Folks,
I am sorry, I fogot an important detail. It's been quite a while since I was involved with this last time.
The file name conversion routines are, respectively, for #1 MB2WC() and for #2 WC2MB(). The tricky part is that in an ideal world, WC2MB( MB2WC( s ) ) == s, i.e., converting to UNICODE and then back to multibyte, should be an invariant. If you read my previous explanation, you will notice that this is not the case. So, what are the options:
1) Leave the code as it is. This means that the code will fail if there is an UTF-8 file name in your system that can be converted to ISO-8859-1.
aMule will report something like this for a UTF-8 file name containing a modified letter " u + ' ":
2007-12-29 17:14:02: Logger.cpp(268): Error: Failed to retrieve file times for '/home/myuser/.aMule/Incoming/filmes/asdú.mp4' (error 2: No such file or directory)
2007-12-29 17:14:02: FileFunctions.cpp(187): FileIO: Error on GetLastModificationTime from `/home/myuser/.aMule/Incoming/filmes/asdú.mp4'
2007-12-29 17:14:02: CFile.cpp(135): CFile: Error when opening file (/home/myuser/.aMule/Incoming/filmes/asdú.mp4): No such file or directory
This is pretty bad IMHO, because a UTF-8 configured system will fail out of no apparent reason.
2) Change #1 and #2 so that we only recognize UTF-8 valid names. This means that the app will fail to read non-UTF-8 file names. The fact that your system is configured to use UTF-8 is irrelevant here, an application can always save a file name such that it is an invalid UTF-8 sequence. ISO-8859-1 file names would not be able to be shared. This is bad, but maybe not so much, non-UTF-8 systems are starting to get rare.
3) Leave #1 as it is, so that we are always able to read a file name from the system , and change #2 to convert UNICODE file name always to UTF-8. This would also break things for ISO-8859-1 names, aMule will not be able to share these names because the invariant is broken. UTF-8 names will work fine. I see no big advantage over the previous choice and maybe we are just postponing an error that should be caught sooner.
The big problem is that once the file name is converted to UNICODE by WC2MB(), there is no way for us to know if the original encoding was UTF-8 or ISO-8859, and we need this information to satisfy the invariance relation. The proper solution IMHO would be to patch wxWidgets so that it would remember the original file name string or the original encoding, somewhere in its internal file structure.
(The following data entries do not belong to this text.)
[src/rtl/seg_scan_driver.sv]
// seg_scan_driver: DIGITS-digit multiplexed 7-seg scanner with PWM dimming and double-buffered load; SEG_LZ_SUPPRESS_EN adds leading-zero blanking.
// Latency: one registered cycle from scan state to pins; no backpressure, load is accepted on any cycle.
module seg_scan_driver #(
  parameter int DIGITS   = 8,
  parameter int CLK_DIV  = 100000,
  parameter int BRIGHT_W = 4
) (
  input  logic                  clk,
  input  logic                  rst,
  input  logic [4*DIGITS-1:0]   disp_data,
  input  logic [DIGITS-1:0]     disp_valid,
  input  logic [DIGITS-1:0]     disp_dp,
  input  logic                  load,
  input  logic [BRIGHT_W-1:0]   brightness,
  output logic [7:0]            seg_data,
  output logic [DIGITS-1:0]     seg_an,
  output logic                  frame_done
);

  localparam int PW = $clog2(CLK_DIV);
  localparam int IW = (DIGITS > 1) ? $clog2(DIGITS) : 1;
  localparam logic [PW-1:0] PRESC_LAST = PW'(CLK_DIV - 1);
  localparam logic [IW-1:0] IDX_LAST   = IW'(DIGITS - 1);

  logic [PW-1:0]       presc;
  logic [IW-1:0]       idx;
  logic [BRIGHT_W-1:0] pwm_cnt;
  logic [4*DIGITS-1:0] pend_data, shad_data;
  logic [DIGITS-1:0]   pend_valid, pend_dp, shad_valid, shad_dp;
  logic                pend_flag;
  logic                wrap_d;

  logic       slot_end, wrap;
  logic [3:0] cur_nib;
  logic [6:0] cur_pat;
  logic       cur_valid, cur_dp, pwm_lit, cur_sup, cur_show;

  assign slot_end = (presc == PRESC_LAST);
  assign wrap     = slot_end && (idx == IDX_LAST);

  function automatic logic [6:0] hex_seg(input logic [3:0] nib);
    logic [6:0] pat;
    case (nib)
      4'h0: pat = 7'h01;
      4'h1: pat = 7'h4F;
      4'h2: pat = 7'h12;
      4'h3: pat = 7'h06;
      4'h4: pat = 7'h4C;
      4'h5: pat = 7'h24;
      4'h6: pat = 7'h20;
      4'h7: pat = 7'h0F;
      4'h8: pat = 7'h00;
      4'h9: pat = 7'h04;
      4'hA: pat = 7'h08;
      4'hB: pat = 7'h60;
      4'hC: pat = 7'h31;
      4'hD: pat = 7'h42;
      4'hE: pat = 7'h30;
      default: pat = 7'h38;
    endcase
    return pat;
  endfunction

`ifdef SEG_LZ_SUPPRESS_EN
  logic [DIGITS-1:0] lz_mask, lz_next;
  logic              lz_run;

  // Mask is derived from the buffer about to become shadow, so it switches on the same edge.
  always_comb begin
    lz_next = '0;
    lz_run  = 1'b1;
    for (int i = DIGITS - 1; i > 0; i--) begin
      if (lz_run && pend_valid[i] && (pend_data[4*i +: 4] == 4'h0)) begin
        lz_next[i] = 1'b1;
      end else begin
        lz_run = 1'b0;
      end
    end
  end

  always_ff @(posedge clk) begin
    if (rst) begin
      lz_mask <= '0;
    end else if (wrap && pend_flag) begin
      lz_mask <= lz_next;
    end
  end

  assign cur_sup = lz_mask[idx];
`else
  assign cur_sup = 1'b0;
`endif

  always_comb begin
    cur_nib   = shad_data[{idx, 2'b00} +: 4];
    cur_pat   = hex_seg(cur_nib);
    cur_valid = shad_valid[idx];
    cur_dp    = shad_dp[idx];
    pwm_lit   = (brightness == '1) || (pwm_cnt < brightness);
    cur_show  = cur_valid && pwm_lit && !cur_sup;
  end

  always_ff @(posedge clk) begin
    if (rst) begin
      presc      <= '0;
      idx        <= '0;
      pwm_cnt    <= '0;
      pend_data  <= '0;
      pend_valid <= '0;
      pend_dp    <= '0;
      shad_data  <= '0;
      shad_valid <= '0;
      shad_dp    <= '0;
      pend_flag  <= 1'b0;
      wrap_d     <= 1'b0;
      frame_done <= 1'b0;
      seg_an     <= '1;
      seg_data   <= 8'hFF;
    end else begin
      presc   <= slot_end ? '0 : presc + 1'b1;
      pwm_cnt <= slot_end ? '0 : pwm_cnt + 1'b1;
      if (slot_end) begin
        idx <= (idx == IDX_LAST) ? '0 : idx + 1'b1;
      end

      // Wrap moves the old pending value; a coincident load lands in pending for the next frame.
      if (wrap && pend_flag) begin
        shad_data  <= pend_data;
        shad_valid <= pend_valid;
        shad_dp    <= pend_dp;
      end
      if (load) begin
        pend_data  <= disp_data;
        pend_valid <= disp_valid;
        pend_dp    <= disp_dp;
        pend_flag  <= 1'b1;
      end else if (wrap) begin
        pend_flag  <= 1'b0;
      end

      wrap_d     <= wrap;
      frame_done <= wrap_d;
      seg_an     <= cur_show ? ~(DIGITS'(1) << idx) : '1;
      seg_data   <= cur_show ? {cur_pat, ~cur_dp} : 8'hFF;
    end
  end

endmodule

[config.mk]
export PLATFORM = sky130hd
export DESIGN_NAME = seg_scan_driver
export DESIGN_NICKNAME = d
export VERILOG_FILES = /design/src/rtl/seg_scan_driver.sv
export SDC_FILE = /design/constraint.sdc
export NUM_CORES = 1
export LEC_CHECK = 0
export ABC_AREA = 1
export BUFFER_PORTS_ARGS = -buffer_cell sky130_fd_sc_hd__buf_2
export CAP_MARGIN = 10
export CORE_UTILIZATION = 58
export DETAILED_ROUTE_END_ITERATION = 8
export PLACE_DENSITY = 0.79
export SKIP_CTS_REPAIR_TIMING = 1
export SLEW_MARGIN = 40
export SYNTH_ARGS = -nofsm -noshare
export SYNTH_HDL_FRONTEND = slang
export SYNTH_SLANG_ARGS = --single-unit
[constraint.sdc]
create_clock -name clk -period 2.7 [get_ports clk]
set_input_delay 0.405 -clock clk [delete_from_list [all_inputs] [get_ports clk]]
set_output_delay 0.405 -clock clk [all_outputs]
set_load 0.005 [all_outputs]
# Yosys cells after proc, flatten, opt, wreduce, memory -nomap -nowiden
# Memory sizes are Yosys's and may differ from the RTL's. A register that Yosys moved wholly into a read port is not among the register bits.
# Cells that the tools add are included.
# Widths: inputs -> output; s select.
[word_totals]
n_memories = 1
inputBits = 55
ff_bits = 139
elab_cells = 42
output_inout_bits = 17
mem_bits_ro = 112
latchBits = 0
ram_bits = 0
[memory_table]
columns = ["name", "words", "width", "read_ports", "rd_ports_with_merged_regs", "write_ports", "line_no", "text"]
rows = [
  ["(name not given)", 16, 7, 1, 1, 0, "43", "case (nib)"],
]
[op_classes]
n_bitwise = 3
eq_ne = 3
n_lt_le_gt_ge = 2
n_div = 0
add_sub_neg = 3
mux = 7
n_shift = 2
reduce_logical = 7
n_mul = 0
[op_table]
columns = ["op", "n"]
rows = [
  ["$shiftx 32x6->4", 1],
  ["$add 17x1->17 const B", 1],
  ["$eq 17x17->1 const B", 1],
  ["$not 8->8", 1],
  ["$shl 1x3->8 const A", 1],
  ["$bmux 1 s3", 2],
  ["$add 4x1->4 const B", 1],
  ["$eq 4x4->1 const B", 1],
  ["$lt 3x4->1 const B", 1],
  ["$lt 4x4->1", 1],
  ["$mux 1", 4],
  ["$reduce_or 2->1", 2],
  ["$add 3x1->3 const B", 1],
  ["$eq 3x3->1 const B", 1],
  ["$logic_and 1x1->1", 3],
  ["$mux 3", 1],
  ["$not 1->1", 2],
  ["$reduce_bool 2->1", 1],
  ["$logic_or 1x1->1", 1],
]

# Longest topological paths before layout
[logic_depth]
depth_word = 5
ltp_mapped = 13
depth_no_buf = 11

# Worst setup path before layout
# OpenSTA, ideal clock, no wires.
[synth_path]
kind = "register to register"
from = "register idx[0]"
to = "register seg_data[2]"
setup_slack_ps = 779
arrival_time_ps = 1806
n_path_buf = 2
synth_period_minus_slack_ps = 1921
required_time_ps = 2585
setup_time_ps = 115
stages_incl_launch_ff = 14
cell_sequence = "dfxtp_1 > buf_2 > inv_2 > buf_4 > nand2_1 > nand3_1 > nand2_1 > o21ai_1 > inv_1 > ha_1 > nand3_1 > nor2_1 > nor2_1 > nand2_1"
[synth_via]
elab_chain_cells = 5
elab_cells_between_ends = 6
cone_classes = "1 x shift; 2 x mux; 1 x bitwise; 2 x reduce/logical"
[synth_lines]
columns = ["element", "line_no", "text"]
rows = [
  ["start, declared", "26", "logic [IW-1:0] idx;"],
  ["start signal, assigned", "123", "idx <= (idx == IDX_LAST) ? '0 : idx + 1'b1;"],
  ["$bmux 1 s3", "97", "cur_valid = shad_valid[idx];"],
  ["$mux 1 (implied by the code)", "97", ""],
  ["$logic_and 1x1->1", "100", "cur_show = cur_valid && pwm_lit && !cur_sup;"],
  ["$not 1->1 (no line)", "n/a", ""],
  ["$reduce_or 2->1 (no line)", "n/a", ""],
  ["end, declared", "15", "output logic [7:0] seg_data,"],
]
# Several ways; a longest one is shown, not always the timed one. The select of a mux whose other input is x is not followed.
# A chain may end at the register's enable or synchronous reset.

# Worst setup path in the final report
[layout_path]
from = "register idx[1]"
to = "register seg_data[2]"
# Same word-level chain as after synthesis.

==> out/results.tsv <==
stage	metric	value	unit
run	max_cap viols	0	
sta	final worst slack	0.476	ns
outcome	status	finished, final reports clean	
floorplan	die width	105	um
clock_network	Clock Tree Root	clkbuf_8	
power	power per cell area	655	nW/um^2
setup_path	CP Class	reg2reg	
sta	relative slew slack	50.8	%
power	Pint	3.71	mW
min_path	Hold Path Cell Cnt	3	
power	Net Sw Frac	21.0	%
logic_synthesis	Yosys top cell by area	dfxtp_1	
global_route	total gr overflow	0	
floorplan	DIE HEIGHT	105	um
drt	total routed wirelength	12.3	mm
sta	Fmax	450	MHz
setup_path	r2r setup slk	0.48	ns
sta	RSZ-0062 raised after global routing	false	
drt	DR WL/cell	11.5	um
logic_synthesis	largest cells by area after synthesis	dfxtp_1 45%, nor2_1 11%, o21ai_0 8.5%, inv_1 7.7%, nand2_1 6.5%	
drt	mean number of vias per cell	4.91	
floorplan	initial cell density of the core	59.7	%
drt	initial drt markers	318	
placed_design	IO Port Bufs	71	
setup_path	crit end category	register	
clock_network	Clock Latency Late Sink	0.53	ns
setup_path	RR Endpoint	seg_data[2]	
clock_network	Reg clk slew, reported paths	0.06	ns
layout	share of cells above drive strength 1	17.7	%
logic_synthesis	#FFs+latches synth	139	
setup_path	critical path cell sequence	inv_1 -> nand3_1 -> nand2_1 -> o21ai_1 -> inv_1 -> ha_1 -> nand3_1 -> nor2_1 -> nor2_1 -> nand2_1	
sta	Final Hold Viols	0	
clock_network	clock sink count	139	
clock_network	TritonCTS clock tree	done	
sta	fin crit period	2.22	ns
min_path	Hold Path Origin	disp_data[25]	
sta	final max-slew violation count	0	
setup_path	worst r2r src	idx[1]	
sta	setup violators final	0	
logic_synthesis	Syn Inst Count	864	
floorplan	row cnt	37	
sta	setup TNS	0	ns
drt	First-pass DRT Iterations	5	
global_route	antenna violations before repair	0	
placed_design	routability congestion estimate	0.849	
setup_path	Worst setup SP type	register	
power	Power, Total	4.70	mW
drt	vias after detailed routing	5265	
sta	Hold WS	0.0904	ns
clock_network	Clock Tree Buf Depth	2	
global_route	gr usage total	24.4	%
logic_synthesis	number of distinct library cells after synthesis	29	
setup_path	maximum fanout along the worst path	15	
power	sequential share of power	45.5	%
placed_design	hpwl dp	7.96	mm
logic_synthesis	area of the mapped netlist	6160	sq um
power	VDD IR max	0.000464	V
min_path	Endpoint, Worst Hold	pend_data[25]	
setup_path	Critical Path RT	3.12	ns
setup_path	CP bufs+invs	2	
setup_path	Worst Path Arrival	2.65	ns
sta	clock skew	0.00506	ns
floorplan	Std-Cell Core Area	10300	sq um
floorplan	die area	11000	sq um
global_route	first-pass GRT wire length	21.5	mm
layout	final net count	995	
power	clock share of power	50.5	%
layout	Filler Cell Count	882	
layout	most common cell after layout, fill and taps aside	nor2_1	
logic_synthesis	Ys Warns	0	
drt	drt drc	0	
min_path	Hold Crit Class	in2reg	
drt	antenna viol nets, final	0	
setup_path	Crit-path slowest cell	dfxtp_1	
setup_path	Slowest Stage Delay on Critical Path	0.64	ns
logic_synthesis	Seq/Total Area, Yosys	45.2	%
logic_synthesis	share of the synthesized area in the top cell type	45.2	%
power	Pleak	3.20	nW
clock_network	CTS Buf Count	17	
logic_synthesis	Synth Area per Inst	7.13	sq um
global_route	vias in the first global route	4843	
setup_path	top cell family by delay on the critical path	flip-flops	
placed_design	dpl ws	0.522	ns
global_route	largest net degree at the start of global routing	100	
clock_network	# H-tree levels	4	
floorplan	Ports	72	
sta	post-route clock period utilization	82.4	%
layout	most frequent cells in the layout	176 x nor2_1, 139 x dfxtp_1, 127 x inv_1, 107 x nand2_1, 105 x o21ai_0	
setup_path	R2R depth	10	
power	combinational group share of total power	4.0	%
sta	Slew @ Worst Pin	0.738	ns
layout	area grow syn2layout	16.6	%
layout	antenna diode count	0	
power	Net Switching	0.990	mW
logic_synthesis	syn_nets	936	
worst register-to-register path: cells and delay by family, from the launching register on:
kind | cells | cell delay (ns)
AO/OA/AOI/OAI | 1 | 0.35
adder cells (fa/ha/maj) | 1 | 0.26
buffers and inverters | 2 | 0.36
flip-flops | 1 | 0.64
AND/OR/NAND/NOR | 6 | 0.51
synthesized netlist by cell type, drive strengths merged:
cell,count
nor2,178
nand2,150
dfxtp,139
inv,132
o21ai,107
nand3,52
clkbuf,25
a21oi,18
ha,17
buf,15
nor3,9
nand4,5
o211ai,5
xor2,5
xnor2,2
a31oi,1
clkinv,1
nor3b,1
o21a,1
or2,1
per-layer routing:
metal | track usage [%] | vias to the layer above | routed length (um)
met5 | 0 | - | 0
met4 | 9.36 | 0 | 190
met3 | 6.18 | 15 | 501
met2 | 40.1 | 112 | 5870
met1 | 30.6 | 2355 | 5750
li1 | - | 2783 | -
cell families (layout without fill, tap and decap cells):
family	Yosys count	after routing	share of synthesized area [%]
and+or+nand+nor	396	396	28.0
buffers and inverters	173	245	11.4
DFF	139	139	45.2
AOI/OAI and AO/OA	132	132	11.0
adders and majority gates	17	17	3.45
xor gates and xnor gates	7	7	0.995
sequential cells by signal, summed over array words and instances (netlist names):
name / flops
shad_data: 32
wrap_d: 1
frame_done: 1
pend_dp: 8
seg_an: 8
shad_dp: 8
shad_valid: 8
idx: 3
pend_flag: 1
presc: 17
pend_data: 32
pwm_cnt: 4
seg_data: 8
pend_valid: 8
worst max path at each step:
stage	startpoint	end	slack [ns]	cells past startpoint
CTS	idx[1]	seg_data[2]	0.50	10
detailed placement	idx[1]	seg_data[2]	0.52	10
floorplan	idx[0]	seg_data[2]	0.78	13
finish	idx[1]	seg_data[2]	0.48	10
global route	idx[1]	seg_data[2]	0.22	10
global placement	idx[1]	seg_data[2]	0.60	10
metrics by stage:
| stage | cell area (sq um) | utilization, % | std cells |
|---|---|---|---|
| 6_report | 7180 | 69.6 | 1072 |
| 4_1_cts | 7180 | 69.6 | 1072 |
| 3_5_place_dp | 6560 | 63.6 | 1040 |
| 2_1_floorplan | 6160 | - | 864 |
| 3_3_place_gp | 6560 | 63.6 | 1040 |
| 5_1_grt | 7180 | 69.6 | 1072 |
power by group through the flow:
stage                     sequential, mW  combinational (mW)  clock (mW)
after floorplan                     2.17               0.121           0
after global placement              2.18               0.182           0
after detailed placement            2.18               0.187           0
after CTS                           2.14               0.190        2.40
after global routing                2.15               0.220        2.50
final                               2.14               0.188        2.38
layout make-up:
class | instances | area (sq um) | share of cell area, %
Inverter | 133 | 499 | 6.95
Sequential cell | 139 | 2780 | 38.7
Clock buffer | 22 | 483 | 6.72
Clock inverter | 10 | 138 | 1.92
Multi-Input combinational cell | 552 | 2680 | 37.2
Tap cell | 136 | 170 | 2.37
Timing Repair Buffer | 80 | 435 | 6.06
Power figures use the tool's default switching activity.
I would really appreciate oppinions here, this issue is bugging us for too much time, and all the cards are on the table now. I need help from the other people in the project as well as anyone wishing to contribute. My vote is for solution number 2, but we must be conscient that this will break sharing for all non-UTF-8 names.
Hope to hear from lots of people.
EDIT: Another possibility (#4) would be not to use wxStrings to store file names. I don't know if this is possible given that wx file functions expect wxStrings.